Ashiok, Dream Render

Legendary Planeswalker — Ashiok

Spells and abilities your opponents control can't cause their controller to search their library.

-1: Target player puts the top four cards of their library into their graveyard. Then exile each opponent's graveyard.

Ashiok, Dream Render Discussion

wallisface on Modern Dimir Mill & Dauthi …

2 days ago

It looks like the info that Caerwyn is golden, so i’m going to try to avoid repeating anything that’s already been said.

On the specific topic on whether Dauthi Voidwalker has any home in mill, I think the only use-case is if you’re currently running Ashiok, Dream Render in the sideboard, as these cards serve similar purposes and I could see potential for swapping one for the other. However, such a move would be highly meta-dependant, as most mill decks currently don’t run Ashiok anyway, and Dauthi appears in most cases to be worse.
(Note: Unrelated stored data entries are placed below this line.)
<file path="config.mk">
export PLATFORM = sky130hd
export DESIGN_NAME = gate_net_pipe
export DESIGN_NICKNAME = d
export VERILOG_FILES = /design/src/rtl/gate_net_pipe.sv
export SDC_FILE = /design/constraint.sdc
export NUM_CORES = 1
export LEC_CHECK = 0
export ABC_AREA = 1
export BUFFER_PORTS_ARGS = -buffer_cell sky130_fd_sc_hd__buf_4
export CAP_MARGIN = 20
export CORE_ASPECT_RATIO = 0.9
export CORE_UTILIZATION = 25
export CTS_CLUSTER_DIAMETER = 40
export DETAILED_ROUTE_END_ITERATION = 8
export GPL_TIMING_DRIVEN = 0
export SYNTH_ARGS = -nofsm -noshare
export SYNTH_HDL_FRONTEND = slang
export SYNTH_SLANG_ARGS = --single-unit
</file>
<file path="constraint.sdc">
create_clock -name clk -period 2.49 [get_ports clk]
set_clock_uncertainty 0.2 [all_clocks]
set_input_delay 0.1245 -clock clk [delete_from_list [all_inputs] [get_ports clk]]
set_output_delay 0.1245 -clock clk [all_outputs]
set_load 0.005 [all_outputs]
</file>
<file path="src/rtl/gate_net_pipe.sv">
// Selectable 3-input gate network with a DEPTH-stage valid/ready pipeline,
// popcount of the result and a saturating delivered-beat counter.
module gate_net_pipe #(
  parameter int WIDTH = 8,
  parameter int DEPTH = 2,
  parameter int CNTW  = 16
) (
  input  logic                       clk,
  input  logic                       rst_n,
  input  logic                       in_valid,
  output logic                       in_ready,
  input  logic [WIDTH-1:0]           a,
  input  logic [WIDTH-1:0]           b,
  input  logic [WIDTH-1:0]           c,
  input  logic [1:0]                 mode,
  output logic                       out_valid,
  input  logic                       out_ready,
  output logic [WIDTH-1:0]           d,
  output logic [WIDTH-1:0]           e,
  output logic [$clog2(WIDTH+1)-1:0] ones,
  input  logic                       clr,
  output logic [CNTW-1:0]            xfer_cnt
);

  localparam int OW = $clog2(WIDTH+1);

  logic [DEPTH-1:0] v;
  logic [DEPTH-1:0] rdy;
  logic [WIDTH-1:0] d_q [DEPTH];
  logic [WIDTH-1:0] e_q [DEPTH];
  logic [OW-1:0]    o_q [DEPTH];

  logic [WIDTH-1:0] d_n;
  logic [OW-1:0]    o_n;

  // Stage i can take data if any stage at or after it is empty.
  for (genvar g = 0; g < DEPTH; g++) begin : g_rdy
    assign rdy[g] = out_ready | ~(&v[DEPTH-1:g]);
  end

  always_comb begin
    d_n = '0;
    unique case (mode)
      2'b00: d_n = (a & b) ^ ~c;
      2'b01: d_n = (a | b) ^ ~c;
      2'b10: d_n = (a & b) ^ c;
      2'b11: d_n = a ^ b ^ c;
    endcase
  end

  always_comb begin
    o_n = '0;
    for (int i = 0; i < WIDTH; i++)
      o_n = o_n + OW'(d_n[i]);
  end

  always_ff @(posedge clk or negedge rst_n) begin
    if (!rst_n) begin
      v <= '0;
      for (int i = 0; i < DEPTH; i++) begin
        d_q[i] <= '0;
        e_q[i] <= '0;
        o_q[i] <= '0;
      end
    end else begin
      if (rdy[0]) begin
        v[0] <= in_valid;
        if (in_valid) begin
          d_q[0] <= d_n;
          e_q[0] <= ~c;
          o_q[0] <= o_n;
        end
      end
      for (int i = 1; i < DEPTH; i++) begin
        if (rdy[i]) begin
          v[i] <= v[i-1];
          if (v[i-1]) begin
            d_q[i] <= d_q[i-1];
            e_q[i] <= e_q[i-1];
            o_q[i] <= o_q[i-1];
          end
        end
      end
    end
  end

  always_ff @(posedge clk or negedge rst_n) begin
    if (!rst_n)
      xfer_cnt <= '0;
    else if (clr)
      xfer_cnt <= '0;
    else if (out_valid && out_ready && !(&xfer_cnt))
      xfer_cnt <= xfer_cnt + 1'b1;
  end

  assign in_ready  = rdy[0];
  assign out_valid = v[DEPTH-1];
  assign d         = d_q[DEPTH-1];
  assign e         = e_q[DEPTH-1];
  assign ones      = o_q[DEPTH-1];

endmodule
</file>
Answering some thoughts specific to StoryArcher: Tome Scour has no place is a mill deck, it equates to a worse Shock. Mono blue mill can perform well, but does struggle as far as controlling the board state, and staying alive. Also, stuff like Sanity Grinding is very gimmicky and liable to cost you games. I think because mill needs so many fetches anyway to make the crabs happy, you can basically run a second/third colour for free, so going mono-blue feels like a big concession.

Scytec on Lady and friends (retired)

1 week ago

Deepglow Skate will double loyalty on your walkers. Ashiok, Dream Render is a really solid walker to consider adding. Why did you choose Lady when you could go with a more traditional commander like Atraxa, Praetors' Voice and gain access to green?

jaymc1130 on After 500 games of testing …

2 weeks ago

So at this point I've managed to get in 500 games of Hullbreacher and Opposition Agent play in various decks and that's a large enough sample size to be pretty confident in the results of the data.

Hullbreacher already got banned but I'll start with some statistics for it. 503 game played with Hullbreacher included in at least one of the lists. 318 wins for Hullbreacher decks in that span, and with everything accounted for the card wound up with an expected win share percentage of + 6.6%. In other words, just adding that card alone to a deck would bump it's win share % up from 25% in a vacuum to over 31% in that same vacuum. Our database has some 5,000 total cEDH games tracked and logged at this point, and 10s of thousands of individual cards performance's tracked as well. This probably won't come as a shock, but Hullbreacher, of every single individual card we've ever tracked and tested posted the highest single card expected win share increase of any card in MTG's history. By a lot. More than double the increase in win share percentage from the next closest card with a minimum 500 game sample size. In our data set it's confirmed at this point to be the most dominant performing card in cEDH history. Not to surprising it wound up banned.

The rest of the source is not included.